[Collected data entries]
+---+

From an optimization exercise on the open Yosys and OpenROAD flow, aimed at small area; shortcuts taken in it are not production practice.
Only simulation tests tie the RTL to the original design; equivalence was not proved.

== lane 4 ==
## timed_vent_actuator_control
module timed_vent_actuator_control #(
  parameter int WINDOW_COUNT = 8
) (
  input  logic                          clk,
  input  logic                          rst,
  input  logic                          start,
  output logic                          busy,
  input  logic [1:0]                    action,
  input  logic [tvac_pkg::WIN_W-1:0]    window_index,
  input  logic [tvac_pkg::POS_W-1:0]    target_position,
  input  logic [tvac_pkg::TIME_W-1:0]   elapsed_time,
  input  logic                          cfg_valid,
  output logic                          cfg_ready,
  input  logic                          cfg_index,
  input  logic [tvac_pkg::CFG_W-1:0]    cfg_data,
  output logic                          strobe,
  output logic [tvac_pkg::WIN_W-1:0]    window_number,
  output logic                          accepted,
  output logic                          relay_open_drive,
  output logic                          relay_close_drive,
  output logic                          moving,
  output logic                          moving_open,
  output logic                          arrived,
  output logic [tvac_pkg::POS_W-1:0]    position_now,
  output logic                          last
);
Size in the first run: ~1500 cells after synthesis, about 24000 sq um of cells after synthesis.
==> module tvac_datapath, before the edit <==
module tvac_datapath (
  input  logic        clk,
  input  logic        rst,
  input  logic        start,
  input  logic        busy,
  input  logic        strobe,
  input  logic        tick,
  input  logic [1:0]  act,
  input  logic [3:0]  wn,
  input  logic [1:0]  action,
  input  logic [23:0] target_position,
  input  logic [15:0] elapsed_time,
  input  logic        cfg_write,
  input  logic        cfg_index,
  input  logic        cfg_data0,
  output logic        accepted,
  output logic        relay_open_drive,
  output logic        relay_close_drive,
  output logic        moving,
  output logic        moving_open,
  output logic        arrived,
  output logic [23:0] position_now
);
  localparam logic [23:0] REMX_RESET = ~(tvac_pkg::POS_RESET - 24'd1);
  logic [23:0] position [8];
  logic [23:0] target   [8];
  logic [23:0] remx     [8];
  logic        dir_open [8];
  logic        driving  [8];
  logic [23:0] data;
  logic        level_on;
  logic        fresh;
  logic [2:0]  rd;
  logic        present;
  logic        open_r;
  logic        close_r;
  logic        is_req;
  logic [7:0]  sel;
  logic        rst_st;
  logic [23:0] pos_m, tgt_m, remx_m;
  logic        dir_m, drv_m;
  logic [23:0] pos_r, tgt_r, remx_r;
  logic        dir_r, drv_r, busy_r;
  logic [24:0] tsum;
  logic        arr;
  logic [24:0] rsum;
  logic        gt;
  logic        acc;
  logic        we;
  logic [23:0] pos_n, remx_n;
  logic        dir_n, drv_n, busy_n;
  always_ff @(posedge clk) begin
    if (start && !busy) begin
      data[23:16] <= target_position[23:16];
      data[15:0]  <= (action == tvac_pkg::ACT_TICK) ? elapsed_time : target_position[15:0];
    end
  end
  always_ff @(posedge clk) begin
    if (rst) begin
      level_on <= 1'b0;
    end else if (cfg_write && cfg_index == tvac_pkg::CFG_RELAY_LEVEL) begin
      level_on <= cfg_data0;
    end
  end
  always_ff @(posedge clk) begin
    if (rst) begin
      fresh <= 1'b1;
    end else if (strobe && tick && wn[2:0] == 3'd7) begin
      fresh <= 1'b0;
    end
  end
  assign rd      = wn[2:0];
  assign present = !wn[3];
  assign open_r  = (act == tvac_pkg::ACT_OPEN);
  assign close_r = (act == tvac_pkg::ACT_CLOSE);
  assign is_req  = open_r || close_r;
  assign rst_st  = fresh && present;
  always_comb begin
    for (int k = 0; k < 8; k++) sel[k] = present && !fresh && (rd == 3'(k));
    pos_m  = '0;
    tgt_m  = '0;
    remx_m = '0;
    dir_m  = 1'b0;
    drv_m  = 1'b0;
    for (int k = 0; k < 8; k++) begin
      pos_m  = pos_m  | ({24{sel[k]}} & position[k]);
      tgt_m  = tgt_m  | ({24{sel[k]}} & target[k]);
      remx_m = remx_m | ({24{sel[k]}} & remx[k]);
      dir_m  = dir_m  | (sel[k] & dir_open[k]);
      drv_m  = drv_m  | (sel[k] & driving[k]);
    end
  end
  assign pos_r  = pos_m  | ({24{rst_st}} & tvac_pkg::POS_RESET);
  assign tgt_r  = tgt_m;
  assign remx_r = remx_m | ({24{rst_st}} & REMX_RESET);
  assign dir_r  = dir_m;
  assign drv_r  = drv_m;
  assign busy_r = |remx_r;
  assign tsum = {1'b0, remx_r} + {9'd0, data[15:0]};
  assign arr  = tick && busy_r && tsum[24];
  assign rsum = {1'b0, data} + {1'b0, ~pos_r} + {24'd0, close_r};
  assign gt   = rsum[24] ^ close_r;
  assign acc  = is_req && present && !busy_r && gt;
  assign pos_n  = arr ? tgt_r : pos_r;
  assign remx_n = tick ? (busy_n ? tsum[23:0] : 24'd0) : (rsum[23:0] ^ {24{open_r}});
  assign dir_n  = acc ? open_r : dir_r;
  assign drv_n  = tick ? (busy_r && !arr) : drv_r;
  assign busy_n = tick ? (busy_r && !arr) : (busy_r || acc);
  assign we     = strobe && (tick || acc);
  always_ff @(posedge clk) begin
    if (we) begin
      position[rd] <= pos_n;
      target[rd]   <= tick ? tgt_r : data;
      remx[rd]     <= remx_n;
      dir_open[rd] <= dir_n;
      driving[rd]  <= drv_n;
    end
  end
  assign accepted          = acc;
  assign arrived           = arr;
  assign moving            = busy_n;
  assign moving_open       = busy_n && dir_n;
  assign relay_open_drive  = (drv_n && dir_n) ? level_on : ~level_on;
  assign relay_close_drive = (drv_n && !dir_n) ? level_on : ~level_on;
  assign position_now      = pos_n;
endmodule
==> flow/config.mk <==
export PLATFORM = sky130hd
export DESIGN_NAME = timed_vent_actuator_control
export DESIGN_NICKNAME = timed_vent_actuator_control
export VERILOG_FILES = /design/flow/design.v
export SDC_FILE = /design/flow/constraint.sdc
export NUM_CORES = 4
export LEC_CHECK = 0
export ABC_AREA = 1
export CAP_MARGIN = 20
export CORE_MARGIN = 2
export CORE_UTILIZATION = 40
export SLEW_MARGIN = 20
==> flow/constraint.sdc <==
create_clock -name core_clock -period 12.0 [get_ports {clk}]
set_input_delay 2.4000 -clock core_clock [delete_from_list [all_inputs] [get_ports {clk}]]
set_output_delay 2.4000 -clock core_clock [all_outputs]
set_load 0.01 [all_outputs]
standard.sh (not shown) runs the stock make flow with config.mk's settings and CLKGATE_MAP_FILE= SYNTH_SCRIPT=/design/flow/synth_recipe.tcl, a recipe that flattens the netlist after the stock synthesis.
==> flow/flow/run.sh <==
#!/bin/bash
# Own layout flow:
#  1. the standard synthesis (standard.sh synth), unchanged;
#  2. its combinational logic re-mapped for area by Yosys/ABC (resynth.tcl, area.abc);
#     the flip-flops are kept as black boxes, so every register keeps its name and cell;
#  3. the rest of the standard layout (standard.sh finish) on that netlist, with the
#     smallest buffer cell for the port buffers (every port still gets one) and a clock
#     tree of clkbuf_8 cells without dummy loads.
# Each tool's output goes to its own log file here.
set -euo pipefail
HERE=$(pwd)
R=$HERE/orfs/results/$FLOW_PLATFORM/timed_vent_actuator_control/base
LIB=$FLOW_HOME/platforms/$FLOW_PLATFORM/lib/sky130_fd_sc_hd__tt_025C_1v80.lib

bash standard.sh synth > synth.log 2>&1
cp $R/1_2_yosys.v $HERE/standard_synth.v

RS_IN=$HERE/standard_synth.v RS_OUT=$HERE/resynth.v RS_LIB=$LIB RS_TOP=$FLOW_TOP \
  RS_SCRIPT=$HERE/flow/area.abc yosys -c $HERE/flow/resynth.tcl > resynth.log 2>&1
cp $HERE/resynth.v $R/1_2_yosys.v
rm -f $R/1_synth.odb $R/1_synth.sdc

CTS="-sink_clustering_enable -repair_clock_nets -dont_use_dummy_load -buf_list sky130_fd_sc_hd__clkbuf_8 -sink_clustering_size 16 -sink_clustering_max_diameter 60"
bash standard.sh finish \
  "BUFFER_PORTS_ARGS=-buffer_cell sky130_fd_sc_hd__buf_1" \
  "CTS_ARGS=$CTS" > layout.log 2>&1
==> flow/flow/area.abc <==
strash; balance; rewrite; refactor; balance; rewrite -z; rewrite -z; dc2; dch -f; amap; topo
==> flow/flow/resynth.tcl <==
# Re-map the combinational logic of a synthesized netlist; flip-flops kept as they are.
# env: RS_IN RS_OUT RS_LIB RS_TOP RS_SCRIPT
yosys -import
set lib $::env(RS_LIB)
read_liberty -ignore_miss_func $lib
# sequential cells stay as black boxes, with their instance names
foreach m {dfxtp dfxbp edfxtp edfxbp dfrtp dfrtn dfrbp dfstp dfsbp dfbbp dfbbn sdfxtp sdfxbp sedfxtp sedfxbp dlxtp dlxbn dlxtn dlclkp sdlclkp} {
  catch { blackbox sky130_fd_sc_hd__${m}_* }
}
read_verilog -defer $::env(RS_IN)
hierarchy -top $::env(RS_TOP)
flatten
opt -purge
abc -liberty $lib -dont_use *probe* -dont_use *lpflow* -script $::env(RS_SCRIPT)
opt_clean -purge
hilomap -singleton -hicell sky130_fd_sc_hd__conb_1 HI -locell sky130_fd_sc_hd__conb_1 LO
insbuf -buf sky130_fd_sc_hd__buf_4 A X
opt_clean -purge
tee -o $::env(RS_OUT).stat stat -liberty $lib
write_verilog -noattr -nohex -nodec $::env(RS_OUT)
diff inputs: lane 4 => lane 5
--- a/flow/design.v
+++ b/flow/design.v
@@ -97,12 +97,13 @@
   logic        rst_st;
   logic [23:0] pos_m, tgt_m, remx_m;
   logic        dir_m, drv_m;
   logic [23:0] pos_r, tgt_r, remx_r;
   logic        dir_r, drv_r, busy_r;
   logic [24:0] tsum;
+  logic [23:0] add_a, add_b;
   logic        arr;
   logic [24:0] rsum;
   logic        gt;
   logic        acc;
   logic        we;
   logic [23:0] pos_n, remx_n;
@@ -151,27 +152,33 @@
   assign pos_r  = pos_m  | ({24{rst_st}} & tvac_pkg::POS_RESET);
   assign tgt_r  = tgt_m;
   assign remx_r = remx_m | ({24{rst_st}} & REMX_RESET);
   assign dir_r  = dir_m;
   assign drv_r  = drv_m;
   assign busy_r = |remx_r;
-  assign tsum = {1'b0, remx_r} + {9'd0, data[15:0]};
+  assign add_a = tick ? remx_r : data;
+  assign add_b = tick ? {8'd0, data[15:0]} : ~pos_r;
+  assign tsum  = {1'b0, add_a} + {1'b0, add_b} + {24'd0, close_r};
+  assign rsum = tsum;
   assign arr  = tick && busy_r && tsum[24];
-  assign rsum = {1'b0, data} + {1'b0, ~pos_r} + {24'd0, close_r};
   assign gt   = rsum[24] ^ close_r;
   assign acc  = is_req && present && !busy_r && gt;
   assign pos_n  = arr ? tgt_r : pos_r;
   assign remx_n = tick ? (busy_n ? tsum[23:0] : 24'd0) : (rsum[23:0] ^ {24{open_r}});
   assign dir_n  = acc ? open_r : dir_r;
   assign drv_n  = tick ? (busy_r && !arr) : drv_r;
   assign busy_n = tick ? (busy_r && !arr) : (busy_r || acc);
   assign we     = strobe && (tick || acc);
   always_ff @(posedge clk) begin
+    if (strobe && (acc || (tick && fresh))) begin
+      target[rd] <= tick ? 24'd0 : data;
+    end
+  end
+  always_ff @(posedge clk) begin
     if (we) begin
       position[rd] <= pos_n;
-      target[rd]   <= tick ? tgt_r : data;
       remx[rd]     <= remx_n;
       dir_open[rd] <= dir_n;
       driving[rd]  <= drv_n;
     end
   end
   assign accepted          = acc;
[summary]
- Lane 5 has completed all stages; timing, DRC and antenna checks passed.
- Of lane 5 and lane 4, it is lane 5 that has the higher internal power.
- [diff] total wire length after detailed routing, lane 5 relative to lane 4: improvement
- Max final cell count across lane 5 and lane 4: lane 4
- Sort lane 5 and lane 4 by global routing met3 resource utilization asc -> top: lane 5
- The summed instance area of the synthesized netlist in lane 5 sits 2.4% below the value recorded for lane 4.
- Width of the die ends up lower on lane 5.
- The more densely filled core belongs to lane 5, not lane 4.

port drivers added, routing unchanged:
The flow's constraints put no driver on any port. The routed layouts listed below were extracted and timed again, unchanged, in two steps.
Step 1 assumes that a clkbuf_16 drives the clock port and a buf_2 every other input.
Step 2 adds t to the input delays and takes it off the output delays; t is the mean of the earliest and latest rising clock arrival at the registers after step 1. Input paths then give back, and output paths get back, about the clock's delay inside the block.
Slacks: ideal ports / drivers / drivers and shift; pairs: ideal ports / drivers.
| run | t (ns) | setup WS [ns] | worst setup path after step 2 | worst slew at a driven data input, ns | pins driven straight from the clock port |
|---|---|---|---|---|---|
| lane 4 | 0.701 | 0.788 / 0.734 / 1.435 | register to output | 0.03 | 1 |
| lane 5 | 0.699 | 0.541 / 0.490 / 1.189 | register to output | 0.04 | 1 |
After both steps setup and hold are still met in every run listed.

+---+

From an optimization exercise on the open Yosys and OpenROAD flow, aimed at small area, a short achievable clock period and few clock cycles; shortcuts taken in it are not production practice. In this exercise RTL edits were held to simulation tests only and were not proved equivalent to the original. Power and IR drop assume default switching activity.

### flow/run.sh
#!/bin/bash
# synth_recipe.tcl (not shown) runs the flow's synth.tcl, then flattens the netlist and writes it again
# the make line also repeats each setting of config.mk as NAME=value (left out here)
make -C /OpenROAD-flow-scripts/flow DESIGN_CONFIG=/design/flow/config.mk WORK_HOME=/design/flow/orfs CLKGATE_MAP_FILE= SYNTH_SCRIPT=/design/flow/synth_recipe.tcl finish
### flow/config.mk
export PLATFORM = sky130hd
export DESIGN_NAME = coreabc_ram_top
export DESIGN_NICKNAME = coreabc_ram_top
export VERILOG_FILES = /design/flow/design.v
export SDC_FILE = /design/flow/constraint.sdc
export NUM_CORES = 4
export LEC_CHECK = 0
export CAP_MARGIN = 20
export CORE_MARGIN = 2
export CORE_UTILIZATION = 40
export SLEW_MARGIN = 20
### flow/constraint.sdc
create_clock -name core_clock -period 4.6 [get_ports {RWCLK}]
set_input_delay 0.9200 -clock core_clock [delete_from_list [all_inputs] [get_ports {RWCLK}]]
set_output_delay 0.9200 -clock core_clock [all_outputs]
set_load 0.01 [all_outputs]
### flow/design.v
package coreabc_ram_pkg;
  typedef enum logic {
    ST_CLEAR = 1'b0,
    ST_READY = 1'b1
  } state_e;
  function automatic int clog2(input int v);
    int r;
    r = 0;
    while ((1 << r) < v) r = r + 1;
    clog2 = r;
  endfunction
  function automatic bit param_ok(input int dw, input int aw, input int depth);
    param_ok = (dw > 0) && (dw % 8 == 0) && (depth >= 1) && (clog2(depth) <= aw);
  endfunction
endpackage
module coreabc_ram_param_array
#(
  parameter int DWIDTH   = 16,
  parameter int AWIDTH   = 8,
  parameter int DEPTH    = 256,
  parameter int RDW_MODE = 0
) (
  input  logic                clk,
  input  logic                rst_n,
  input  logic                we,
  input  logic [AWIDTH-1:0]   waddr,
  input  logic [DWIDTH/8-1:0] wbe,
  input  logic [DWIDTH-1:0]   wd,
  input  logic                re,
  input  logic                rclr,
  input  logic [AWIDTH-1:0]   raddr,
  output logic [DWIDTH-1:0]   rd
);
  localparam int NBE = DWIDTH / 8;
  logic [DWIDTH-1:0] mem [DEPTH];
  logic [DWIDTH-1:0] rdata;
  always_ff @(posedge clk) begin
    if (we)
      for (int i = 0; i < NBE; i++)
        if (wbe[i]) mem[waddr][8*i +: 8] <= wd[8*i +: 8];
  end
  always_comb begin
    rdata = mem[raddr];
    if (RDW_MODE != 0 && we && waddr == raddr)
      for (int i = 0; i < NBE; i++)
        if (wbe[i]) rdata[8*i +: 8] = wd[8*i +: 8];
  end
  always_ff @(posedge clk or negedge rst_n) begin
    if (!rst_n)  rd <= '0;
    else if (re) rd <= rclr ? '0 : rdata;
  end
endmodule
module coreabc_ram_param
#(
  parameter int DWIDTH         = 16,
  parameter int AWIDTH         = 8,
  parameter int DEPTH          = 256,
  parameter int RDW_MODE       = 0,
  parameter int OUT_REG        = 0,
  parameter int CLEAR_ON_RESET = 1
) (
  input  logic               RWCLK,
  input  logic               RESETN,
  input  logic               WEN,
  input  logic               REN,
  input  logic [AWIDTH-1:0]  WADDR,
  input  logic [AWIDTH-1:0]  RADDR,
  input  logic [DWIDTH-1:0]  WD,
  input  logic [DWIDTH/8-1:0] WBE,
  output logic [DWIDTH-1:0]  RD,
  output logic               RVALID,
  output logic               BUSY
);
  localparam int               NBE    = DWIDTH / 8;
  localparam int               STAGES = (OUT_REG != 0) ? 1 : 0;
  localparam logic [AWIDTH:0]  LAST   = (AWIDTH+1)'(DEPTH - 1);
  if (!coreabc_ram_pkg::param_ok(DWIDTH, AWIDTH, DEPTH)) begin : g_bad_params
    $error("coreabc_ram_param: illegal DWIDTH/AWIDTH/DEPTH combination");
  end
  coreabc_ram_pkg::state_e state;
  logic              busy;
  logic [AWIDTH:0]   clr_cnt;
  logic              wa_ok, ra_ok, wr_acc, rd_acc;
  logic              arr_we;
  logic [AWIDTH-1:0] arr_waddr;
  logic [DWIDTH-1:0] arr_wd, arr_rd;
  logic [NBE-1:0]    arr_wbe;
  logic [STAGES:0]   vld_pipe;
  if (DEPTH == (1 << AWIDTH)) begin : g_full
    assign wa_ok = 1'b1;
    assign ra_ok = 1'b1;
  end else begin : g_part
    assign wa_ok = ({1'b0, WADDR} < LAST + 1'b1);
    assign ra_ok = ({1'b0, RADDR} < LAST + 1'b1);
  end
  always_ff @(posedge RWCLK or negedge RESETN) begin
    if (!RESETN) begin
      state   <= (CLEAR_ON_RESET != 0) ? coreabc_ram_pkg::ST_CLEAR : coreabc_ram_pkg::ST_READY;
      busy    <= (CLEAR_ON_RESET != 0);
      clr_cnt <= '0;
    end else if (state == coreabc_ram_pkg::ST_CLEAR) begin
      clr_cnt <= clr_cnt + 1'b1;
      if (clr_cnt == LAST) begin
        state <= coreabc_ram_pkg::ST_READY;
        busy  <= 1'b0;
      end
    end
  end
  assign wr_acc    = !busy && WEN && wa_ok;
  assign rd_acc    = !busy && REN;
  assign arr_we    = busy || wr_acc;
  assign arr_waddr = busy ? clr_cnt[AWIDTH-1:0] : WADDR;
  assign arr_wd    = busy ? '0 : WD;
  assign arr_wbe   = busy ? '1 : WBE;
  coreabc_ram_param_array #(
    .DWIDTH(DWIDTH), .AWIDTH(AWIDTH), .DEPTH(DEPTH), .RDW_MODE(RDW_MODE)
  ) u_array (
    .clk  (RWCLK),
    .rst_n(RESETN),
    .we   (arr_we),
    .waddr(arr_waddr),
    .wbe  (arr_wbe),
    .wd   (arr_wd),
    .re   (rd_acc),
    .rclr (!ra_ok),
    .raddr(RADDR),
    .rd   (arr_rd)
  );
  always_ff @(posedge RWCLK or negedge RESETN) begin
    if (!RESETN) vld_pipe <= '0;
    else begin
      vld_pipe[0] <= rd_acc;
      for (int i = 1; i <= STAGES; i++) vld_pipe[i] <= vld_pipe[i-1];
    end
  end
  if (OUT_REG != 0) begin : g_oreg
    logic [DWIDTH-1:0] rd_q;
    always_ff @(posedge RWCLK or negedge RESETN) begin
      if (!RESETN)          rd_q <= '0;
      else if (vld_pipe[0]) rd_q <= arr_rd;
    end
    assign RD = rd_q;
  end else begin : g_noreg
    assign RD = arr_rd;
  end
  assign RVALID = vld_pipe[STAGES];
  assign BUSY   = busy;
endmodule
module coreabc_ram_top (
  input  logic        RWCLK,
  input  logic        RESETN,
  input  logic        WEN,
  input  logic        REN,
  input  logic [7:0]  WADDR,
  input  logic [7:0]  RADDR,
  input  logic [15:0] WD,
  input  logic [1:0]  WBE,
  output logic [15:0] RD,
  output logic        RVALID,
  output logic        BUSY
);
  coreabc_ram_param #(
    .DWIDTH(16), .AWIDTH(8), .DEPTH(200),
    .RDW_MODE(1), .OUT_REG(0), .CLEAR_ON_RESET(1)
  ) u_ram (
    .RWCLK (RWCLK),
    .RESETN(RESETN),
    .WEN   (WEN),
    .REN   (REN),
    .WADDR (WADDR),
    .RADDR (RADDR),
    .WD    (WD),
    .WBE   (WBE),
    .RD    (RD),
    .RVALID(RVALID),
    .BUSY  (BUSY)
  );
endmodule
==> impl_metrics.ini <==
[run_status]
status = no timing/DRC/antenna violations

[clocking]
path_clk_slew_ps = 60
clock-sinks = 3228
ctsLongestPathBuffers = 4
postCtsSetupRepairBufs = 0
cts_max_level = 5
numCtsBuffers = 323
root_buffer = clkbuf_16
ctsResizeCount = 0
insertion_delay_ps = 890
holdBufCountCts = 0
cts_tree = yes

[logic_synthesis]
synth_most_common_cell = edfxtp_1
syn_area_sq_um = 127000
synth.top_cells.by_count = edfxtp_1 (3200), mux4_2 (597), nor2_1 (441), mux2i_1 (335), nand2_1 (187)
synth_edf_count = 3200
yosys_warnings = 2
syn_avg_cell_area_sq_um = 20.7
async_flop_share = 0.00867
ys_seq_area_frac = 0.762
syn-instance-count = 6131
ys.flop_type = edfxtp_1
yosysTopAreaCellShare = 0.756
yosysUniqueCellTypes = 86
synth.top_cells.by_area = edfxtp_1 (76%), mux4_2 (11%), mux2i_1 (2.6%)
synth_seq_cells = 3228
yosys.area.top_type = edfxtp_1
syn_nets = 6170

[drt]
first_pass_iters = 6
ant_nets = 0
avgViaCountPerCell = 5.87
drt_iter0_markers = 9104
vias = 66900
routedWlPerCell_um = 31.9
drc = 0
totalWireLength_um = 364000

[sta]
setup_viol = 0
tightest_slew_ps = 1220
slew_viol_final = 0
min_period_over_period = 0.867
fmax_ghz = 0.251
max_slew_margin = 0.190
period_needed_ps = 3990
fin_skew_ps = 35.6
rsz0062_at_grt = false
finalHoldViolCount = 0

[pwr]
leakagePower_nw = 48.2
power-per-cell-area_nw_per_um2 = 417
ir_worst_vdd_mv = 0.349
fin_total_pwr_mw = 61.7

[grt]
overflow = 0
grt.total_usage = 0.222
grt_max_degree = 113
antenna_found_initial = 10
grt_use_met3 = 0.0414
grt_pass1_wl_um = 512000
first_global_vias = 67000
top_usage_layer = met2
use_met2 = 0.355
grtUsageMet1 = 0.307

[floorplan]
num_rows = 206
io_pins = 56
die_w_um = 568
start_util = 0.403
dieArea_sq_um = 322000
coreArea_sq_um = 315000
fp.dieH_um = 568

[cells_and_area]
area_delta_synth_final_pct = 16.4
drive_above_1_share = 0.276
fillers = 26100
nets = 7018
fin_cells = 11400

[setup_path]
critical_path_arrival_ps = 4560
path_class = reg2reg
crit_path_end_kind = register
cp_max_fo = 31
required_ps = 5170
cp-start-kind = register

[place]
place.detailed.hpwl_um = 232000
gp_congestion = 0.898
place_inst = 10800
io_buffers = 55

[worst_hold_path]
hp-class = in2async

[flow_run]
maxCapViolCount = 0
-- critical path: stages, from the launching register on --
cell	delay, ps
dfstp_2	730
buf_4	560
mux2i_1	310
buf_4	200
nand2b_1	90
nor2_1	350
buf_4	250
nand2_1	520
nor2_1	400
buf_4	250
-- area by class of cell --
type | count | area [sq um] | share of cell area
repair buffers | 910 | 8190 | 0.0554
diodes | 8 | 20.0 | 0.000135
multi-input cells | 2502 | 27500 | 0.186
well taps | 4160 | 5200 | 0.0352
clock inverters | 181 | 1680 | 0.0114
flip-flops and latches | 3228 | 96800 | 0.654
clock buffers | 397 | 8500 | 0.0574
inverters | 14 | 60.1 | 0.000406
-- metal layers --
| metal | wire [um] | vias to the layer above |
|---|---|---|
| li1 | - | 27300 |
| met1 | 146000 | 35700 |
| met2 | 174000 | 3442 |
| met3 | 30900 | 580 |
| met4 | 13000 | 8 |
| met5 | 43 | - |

+---+

TO DO: Copy every line above in which the string "synthesized" shows up.

SOLUTION TO THE EXERCISE:
# Re-map the combinational logic of a synthesized netlist; flip-flops kept as they are.
- The summed instance area of the synthesized netlist in lane 5 sits 2.4% below the value recorded for lane 4.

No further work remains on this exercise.